At the second kind, he announced several of the government’s panicked measures aimed at containing the situation as the decision to ban notes spun out of control. As queues lengthened at banks because of the severe shortage of cash, it was Das who announced the government’s decision to reduce the daily withdrawal limit from Rs 4,500 to Rs 2,000. It was also Das who announced, as new currency entered the economy slowly, the government’s decision that people could exchange their Rs 500 and Rs 1,000 notes at bank counters only once till December 30, 2016.

It was he who defended the government’s decision to mark citizens swapping their notes with indelible ink. That was because, he said, the same people were standing in queues over and over again to exchange notes. However, this decision was announced, without alerting the country’s solitary producer of indelible inks.

On the fly

It was a time when the government seemed to be learning about the effects of the note ban only as they became evident. So, when press reports wrote about the difficulties of farmers left cashless just before the rabi season, it was Das who announced the government’s decision to let farmers withdraw up Rs 25,000 against sanctioned crop loans. At the same press conference, following other press reports, he said that families preparing for a wedding could withdraw Rs 2.5 lakh as a one-time exception – after, however, proving to the bank manager’s satisfaction that a wedding was indeed on the cards.

Through it all, as government clarifications and tweaks came in fast, Das defended them all. Three months later, in February 2017, he underplayed the impacts of demonetisation saying sectors like agriculture had not been affected by it. He told Hindu Businessline: “The impact, if any, of demonetisation will not spill over to next year,” he emphasised. “It would have impacted in the last two to three months but now we are almost back to normal.”

As we know now, none of the claims Das advanced to support demonetisation materialised. India’s black economy stores illicit gains in gold, land, benami shares and offshore accounts. Demonetisation did not touch any of those. The proportion of counterfeit notes in the economy, again, was not large enough to warrant such a sledgehammer-like approach. Digital payments have slowly fallen back to pre-demonetisation levels. As for domestic savings entering the banking sector, in the months and years that followed demonetisation, families have pulled out the cash they deposited to rebuild their cash reserves at home. The only difference was: with lower trust in the banking sector than before, people began stockpiling more cash than earlier.

Impact on agriculture

That is not all. Agriculture was indeed hurt by demonetisation. Also, the ban’s impacts are evident to this day.
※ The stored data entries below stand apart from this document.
What follows belongs to an exercise in optimizing a design on an open flow for small area, a short achievable clock period and few clock cycles; a production flow would make more cautious choices. Where RTL was checked, it was by simulation tests only, not by an equivalence proof against the original. Power is estimated from default activity; no workload was simulated.

== job 101 ==
// P_Liu
module P_Liu (
	input clk,
	input rst,
	input [15:0] inputLine,
	output [15:0] outputLine,
	output outputLineWrite,
	output [9:0] imem_addr,
	input [15:0] imem_rdata,
	output [9:0] dmem_addr,
	output [15:0] dmem_wdata,
	output dmem_we,
	input [15:0] dmem_rdata
);
For scale: ~1700 cells after synthesis, ~100 I/O pins, ~17000 µm² of cells after synthesis.
clock: 11.0 ns
lec_check: 0
cap_margin: 20
core_margin: 2
core_utilization: 40
slew_margin: 20
standard.sh (not shown) runs the stock make flow with config.mk's settings and CLKGATE_MAP_FILE= SYNTH_SCRIPT=/design/flow/synth_recipe.tcl, a recipe that flattens the netlist after the stock synthesis.
==> flow/flow/run.sh <==
#!/bin/bash
set -euo pipefail
bash standard.sh TNS_END_PERCENT=10 \
  "BUFFER_PORTS_ARGS=-buffer_cell sky130_fd_sc_hd__buf_2" \
  floorplan > standard_make_floorplan.log 2>&1
bash standard.sh SETUP_SLACK_MARGIN=6.5 TNS_END_PERCENT=10 \
  "BUFFER_PORTS_ARGS=-buffer_cell sky130_fd_sc_hd__buf_2" \
  finish > standard_make.log 2>&1
Testbench counts of job 101, summed over its fixed seeds: cycles 59,843.
Setup changes, job 101 to job 102
==> flow/flow/run.sh <==
#!/bin/bash
set -euo pipefail
bash standard.sh SETUP_SLACK_MARGIN=7 TNS_END_PERCENT=10 finish > standard_make.log 2>&1
## What came out
Diff job 101 -> job 102: count of vias placed by the detailed router increased about 0.6%, number of clock buffers in the layout rose by about 11%, minimum clock period fell by 0.030 ns.
Going from job 101 to job 102, cell count went up 29; final worst hold slack went up 0.024 ns.
Summary of job 102 over job 101: number of multi-input combinational cells neither gained nor lost much, sequential portion of the cell area moved down, worst reg-to-reg path cell count has decreased.
Job 102 does worse than job 101 on overall power.
Inputs modified between job 102 and job 103:
==> flow/flow/run.sh <==
#!/bin/bash
set -euo pipefail
bash standard.sh SETUP_SLACK_MARGIN=6.5 TNS_END_PERCENT=5 \
  "BUFFER_PORTS_ARGS=-buffer_cell sky130_fd_sc_hd__buf_2" \
  finish > standard_make.log 2>&1
Depth of the worst register-to-register path: job 103 < job 102. NOTE: count of plain and timing-repair buffers in job 103 falls short of that of job 102. Post-route worst hold slack (lower): job 103.
Edits applied to the flow inputs when going from job 103 to job 104:
==> flow/flow/run.sh <==
#!/bin/bash
set -euo pipefail
bash standard.sh SETUP_SLACK_MARGIN=6.5 TNS_END_PERCENT=10 \
  "BUFFER_PORTS_ARGS=-buffer_cell sky130_fd_sc_hd__buf_2" \
  finish > standard_make.log 2>&1
Findings:
On power dissipated in sequential cells, job 103 tracks job 104 almost exactly. The clock latency of the later-clocked register in the worst-skew pair on job 104 is in line with that on job 103. Between job 104 and job 103, the number of standard cells in the final layout excluding fillers figures differ only marginally. Job 104 vs job 103, final routed wirelength across all metal layers went down by 1.4 mm.


Setup of main:
Another version of the RTL of P_Liu (not shown whole).
For scale: roughly 100 I/O pins, ~18000 µm² of cells after synthesis.
clock: 11.0 ns
lec_check: 0
cap_margin: 20
core_margin: 2
core_utilization: 40
setup_slack_margin: 5
slew_margin: 20
run.sh (not shown) runs the stock make flow with config.mk's settings and CLKGATE_MAP_FILE= SYNTH_SCRIPT=/design/flow/synth_recipe.tcl, a recipe that flattens the netlist after the stock synthesis.
Stock flow here: none of the scripts above is used.
main ran to completion and came out clean on the timing, DRC and antenna checks.
What the feature branch does differently from main at the input level:
- a deleted SETUP_SLACK_MARGIN that had been 5
==> flow/flow/run.sh (new file) <==
#!/bin/bash
# Standard ORFS layout, with timing repair asked to leave a larger setup
# margin than the 11 ns clock needs, so that the achieved period shrinks.
set -euo pipefail
bash standard.sh SETUP_SLACK_MARGIN=6 finish > standard_make.log 2>&1
==> flow/standard.sh (new file) <==
#!/bin/bash
# synth_recipe.tcl (not shown) runs the flow's synth.tcl, then flattens the netlist and writes it again
# the make line also repeats each setting of config.mk as NAME=value (left out here)
make -C /OpenROAD-flow-scripts/flow DESIGN_CONFIG=/design/flow/config.mk WORK_HOME=/design/flow/orfs CLKGATE_MAP_FILE= SYNTH_SCRIPT=/design/flow/synth_recipe.tcl "${@:-finish}"
removed: flow/run.sh
==> notes.md <==
For the feature branch, the slowest cell on the critical path was or4_4, unlike main, where it was a221oi_1.
The feature branch vs main — number of fillers in the final layout dropped by a few percent
On initial antenna violation count, the higher figure sits with main, not the feature branch.
The feature branch vs main on portion of the layout cell area used by non-clock buffers: the feature branch is the higher one.
NOTE: sequential share of layout area in the feature branch falls short of that of main
Of main and the feature branch, main shows the lower design area, with the feature branch above it.
Delta (the feature branch minus main): multi-input gate share of total cell area lower; clock network power share went down 2.6 points; global-route met2 utilization climbed 1.9 points; worst-case setup margin in the final layout shows an increase of 790 ps.
No run of this note included a check of the RTL's function; only the layout flow was run.


RTL: one of the versions met above, not the one the previous note started from.
For scale: roughly 1700 cells after synthesis, ~17000 µm² of cells after synthesis.
clock: 11.0 ns
lec_check: 0
cap_margin: 20
core_margin: 2
core_utilization: 40
slew_margin: 20
standard.sh (not shown) runs the stock make flow with config.mk's settings and CLKGATE_MAP_FILE= SYNTH_SCRIPT=/design/flow/synth_recipe.tcl, a recipe that flattens the netlist after the stock synthesis.
==> flow/flow/run.sh <==
#!/bin/bash
set -euo pipefail
bash standard.sh SETUP_SLACK_MARGIN=6.8 TNS_END_PERCENT=10 \
  "BUFFER_PORTS_ARGS=-buffer_cell sky130_fd_sc_hd__buf_2" \
  finish > standard_make.log 2>&1
The first run passed the timing, DRC and antenna checks.
Testbench counts at the start, summed over its fixed seeds: cycles 59,843.
Rerun with:
--- a/flow/flow/run.sh
+++ b/flow/flow/run.sh
@@ -3 +3 @@
-bash standard.sh SETUP_SLACK_MARGIN=6.8 TNS_END_PERCENT=10 \
+bash standard.sh SETUP_SLACK_MARGIN=6 TNS_END_PERCENT=10 \
Outcome: Global-route usage falls by 0.70 points; count of clock-buffer cells in the layout falls by 7; routed wire length falls by 2.4%.


Another version of the RTL of P_Liu (not shown whole).
Size in the first run: ~260 flip-flops, roughly 0.017 mm^2 of cells after synthesis.
Settings: LEC_CHECK=0, CAP_MARGIN=20, CORE_MARGIN=2, CORE_UTILIZATION=40, SLEW_MARGIN=20; clock period 11.0 ns.
==> flow/flow/run.sh <==
#!/bin/bash
set -euo pipefail
bash standard.sh TNS_END_PERCENT=10 \
  "BUFFER_PORTS_ARGS=-buffer_cell sky130_fd_sc_hd__buf_2" \
  floorplan > standard_make_floorplan.log 2>&1
bash standard.sh SETUP_SLACK_MARGIN=6.5 TNS_END_PERCENT=10 \
  "BUFFER_PORTS_ARGS=-buffer_cell sky130_fd_sc_hd__buf_2" \
  finish > standard_make.log 2>&1
Testbench counts at the start, summed over its fixed seeds: cycles 59,843.
Next try:
==> flow/flow/run.sh (replaced) <==
#!/bin/bash
set -euo pipefail
bash standard.sh SETUP_SLACK_MARGIN=6.5 TNS_END_PERCENT=10 \
  "BUFFER_PORTS_ARGS=-buffer_cell sky130_fd_sc_hd__buf_2" \
  finish > standard_make.log 2>&1
What happened:
- final cell count shrinks by about 1%
- clock-buffer cell count grows by 3
- synthesized area is unchanged
- non-clock buffer count shrinks by 28
- global-route usage grows by 0.70 points
- core utilization shrinks by 0.21 points


RTL: one of the versions met above, not the one the previous note started from.
For scale: about 1700 cells after synthesis, roughly 100 I/O pins.
==> flow/design.v (excerpt) <==
module P_Liu (
	input clk,
	input rst,
	input [15:0] inputLine,
	output [15:0] outputLine,
	output outputLineWrite,
	output [9:0] imem_addr,
	input [15:0] imem_rdata,
	output [9:0] dmem_addr,
	output [15:0] dmem_wdata,
	output dmem_we,
	input [15:0] dmem_rdata
);
	reg [9:0] fa;         
	reg dv;               
	reg [15:0] ir;        
	reg [8:0] sa;         
	reg [9:0] sb;         
	reg xv;               
	reg xp;               
	reg lph;              
	reg [9:0] maddr;      
	reg mwe;              
	reg [15:0] wdr;       
	reg owr;              
	reg [15:0] sp, ra, pc;
	reg [15:0] x0, x1, x2, x3, x4, x5, x6, x7;
	assign imem_addr = fa;
	assign dmem_addr = maddr;
	assign dmem_we = mwe;
	assign dmem_wdata = wdr;
	assign outputLine = wdr;
	assign outputLineWrite = owr;
	wire [15:0] iw = imem_rdata;
	wire d_load = (iw[15:12] == 4'b0101) | (iw[15:6] == 10'b0111000011) |
	              (iw[15:10] == 6'b001110);
	wire d_a_rs2 = iw[15:12] == 4'b0000;
	wire d_a_ra  = iw[15:11] == 5'b00111;
	wire [2:0] d_ra = d_a_rs2 ? iw[8:6] : iw[2:0];
	wire [8:0] d_sa = d_a_ra ? 9'h100 : {1'b0, 8'd1 << d_ra};
	wire d_g_sp = iw[15:10] == 6'b011101;
	wire d_b_sp = (d_g_sp & ((iw[9:3] == 7'b0100000) | (iw[9:3] == 7'b0000000))) |
	              (iw[15:10] == 6'b011110) | (iw[15:11] == 5'b00111) |
	              (iw[15:13] == 3'b010);
	wire d_b_pc = d_g_sp & ((iw[9:3] == 7'b1100000) | (iw[9:3] == 7'b1000000));
	wire [9:0] d_sb = d_b_sp ? 10'h100 : (d_b_pc ? 10'h200 : {2'b00, 8'd1 << iw[5:3]});
	wire d_far = (iw[15:10] == 6'b001111) | (iw[15:10] == 6'b011111) |
	             (iw[15:12] == 4'b0110);
	wire d_pred = d_far | (iw[15] & iw[12]);
	wire [9:0] d_off = d_far ? iw[9:0] : {{3{iw[12]}}, iw[12:6]};
	wire [9:0] d_tgt;
	C_KSAdd #(.W(10)) DTGT (.a(pc[10:1]), .b(d_off), .ci(xv), .s(d_tgt), .co());
	wire [2:0] rd  = ir[2:0];
	wire i_alu   = ir[15:12] == 4'b0000;
  ...
==> flow/config.mk <==
export PLATFORM = sky130hd
export DESIGN_NAME = P_Liu
export DESIGN_NICKNAME = P_Liu
export VERILOG_FILES = /design/flow/design.v
export SDC_FILE = /design/flow/constraint.sdc
export NUM_CORES = 4
export LEC_CHECK = 0
export CAP_MARGIN = 20
export CORE_MARGIN = 2
export CORE_UTILIZATION = 40
export SLEW_MARGIN = 20
==> flow/constraint.sdc <==
create_clock -name core_clock -period 11.0 [get_ports {clk}]
set_input_delay 2.2000 -clock core_clock [delete_from_list [all_inputs] [get_ports {clk}]]
set_output_delay 2.2000 -clock core_clock [all_outputs]
set_load 0.01 [all_outputs]
==> flow/flow/run.sh <==
#!/bin/bash
set -euo pipefail
bash standard.sh SETUP_SLACK_MARGIN=7 TNS_END_PERCENT=10 \
  "BUFFER_PORTS_ARGS=-buffer_cell sky130_fd_sc_hd__buf_2" \
  finish > standard_make.log 2>&1
Testbench counts at the start, summed over its fixed seeds: cycles 59,843.
Edit:
==> flow/flow/run.sh (replaced) <==
#!/bin/bash
set -euo pipefail
bash standard.sh SETUP_SLACK_MARGIN=7 TNS_END_PERCENT=10 \
  CAP_MARGIN=0 SLEW_MARGIN=0 \
  "CTS_BUF_LIST=sky130_fd_sc_hd__clkbuf_4 sky130_fd_sc_hd__clkbuf_8" \
  finish > standard_make.log 2>&1
=> The new run ran to the end with no violations; area after synthesis does not change; maximum frequency goes down by about 0.5%; worst hold slack is better by 29 ps; wire length climbs by about 2.5%; worst setup slack loses 23 ps; power goes up by 0.79%; die area does not change; combinational power is higher by about 2%.

[what the ideal ports hide]
Ports are ideal in the flow. The routed layouts listed here were re-timed in OpenROAD.
Step 1 assumes that a clkbuf_16 drives the clock port and a buf_2 every other input.
Step 2 adds t to the input delays and takes it off the output delays; t is the mean of the earliest and latest rising clock arrival at the registers after step 1. Input paths then give back, and output paths get back, about the clock's delay inside the block.
a / b / c = ideal / step 1 / step 2; a / b = the first two.
| run | t (ns) | setup WS [ns] | clock arrival spread, ns |
|---|---|---|---|
| job 101 | 0.611 | 6.430 / 6.462 / 5.851 | 0.025 / 0.025 |
| job 102 | 0.619 | 6.461 / 6.494 / 5.876 | 0.034 / 0.033 |
| job 103 | 0.623 | 6.413 / 6.434 / 5.811 | 0.041 / 0.040 |
| job 104 | 0.625 | 6.450 / 6.450 / 5.945 | 0.032 / 0.033 |
| main | 0.652 | 5.147 / 5.147 / 5.147 | 0.031 / 0.032 |
| the feature branch | 0.649 | 5.942 / 5.942 / 5.661 | 0.041 / 0.041 |
| the first run of note 3 | 0.657 | 6.578 / 6.578 / 5.990 | 0.017 / 0.017 |
| the second run of note 3 | 0.615 | 6.044 / 6.044 / 5.522 | 0.032 / 0.031 |
| the first run of note 4 | 0.637 | 6.468 / 6.468 / 6.218 | 0.028 / 0.029 |
| the second run of note 4 | 0.651 | 6.217 / 6.217 / 6.110 | 0.019 / 0.019 |
| the first run of note 5 | 0.618 | 6.377 / 6.415 / 5.797 | 0.028 / 0.028 |
| the second run of note 5 | 0.685 | 6.354 / 6.386 / 5.701 | 0.064 / 0.064 |
After both steps every run listed still meets setup and hold. For the second run of note 5, which loses most, drivers alone change the setup slack by +0.032 ns; drivers and shift together by -0.653 ns.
The earnings of businessmen and self-employed people in India’s informal economy are yet to return to pre-demonetisation levels. That is one reason why, in the assembly polls of Madhya Pradesh, Chhattisgarh and Rajasthan, voters have punished the Bharatiya Janata Party. Financially, they are all worse off than they were before demonetisation.

Demonetisation is the reason Shaktikanta Das should not become governor of the Reserve Bank of India. It tells us two unnerving things about him. He either doesn’t understand how India’s economy works – or, he does understand that, but is willing to do what the government tells him.

Neither trait bodes well for the country’s economy.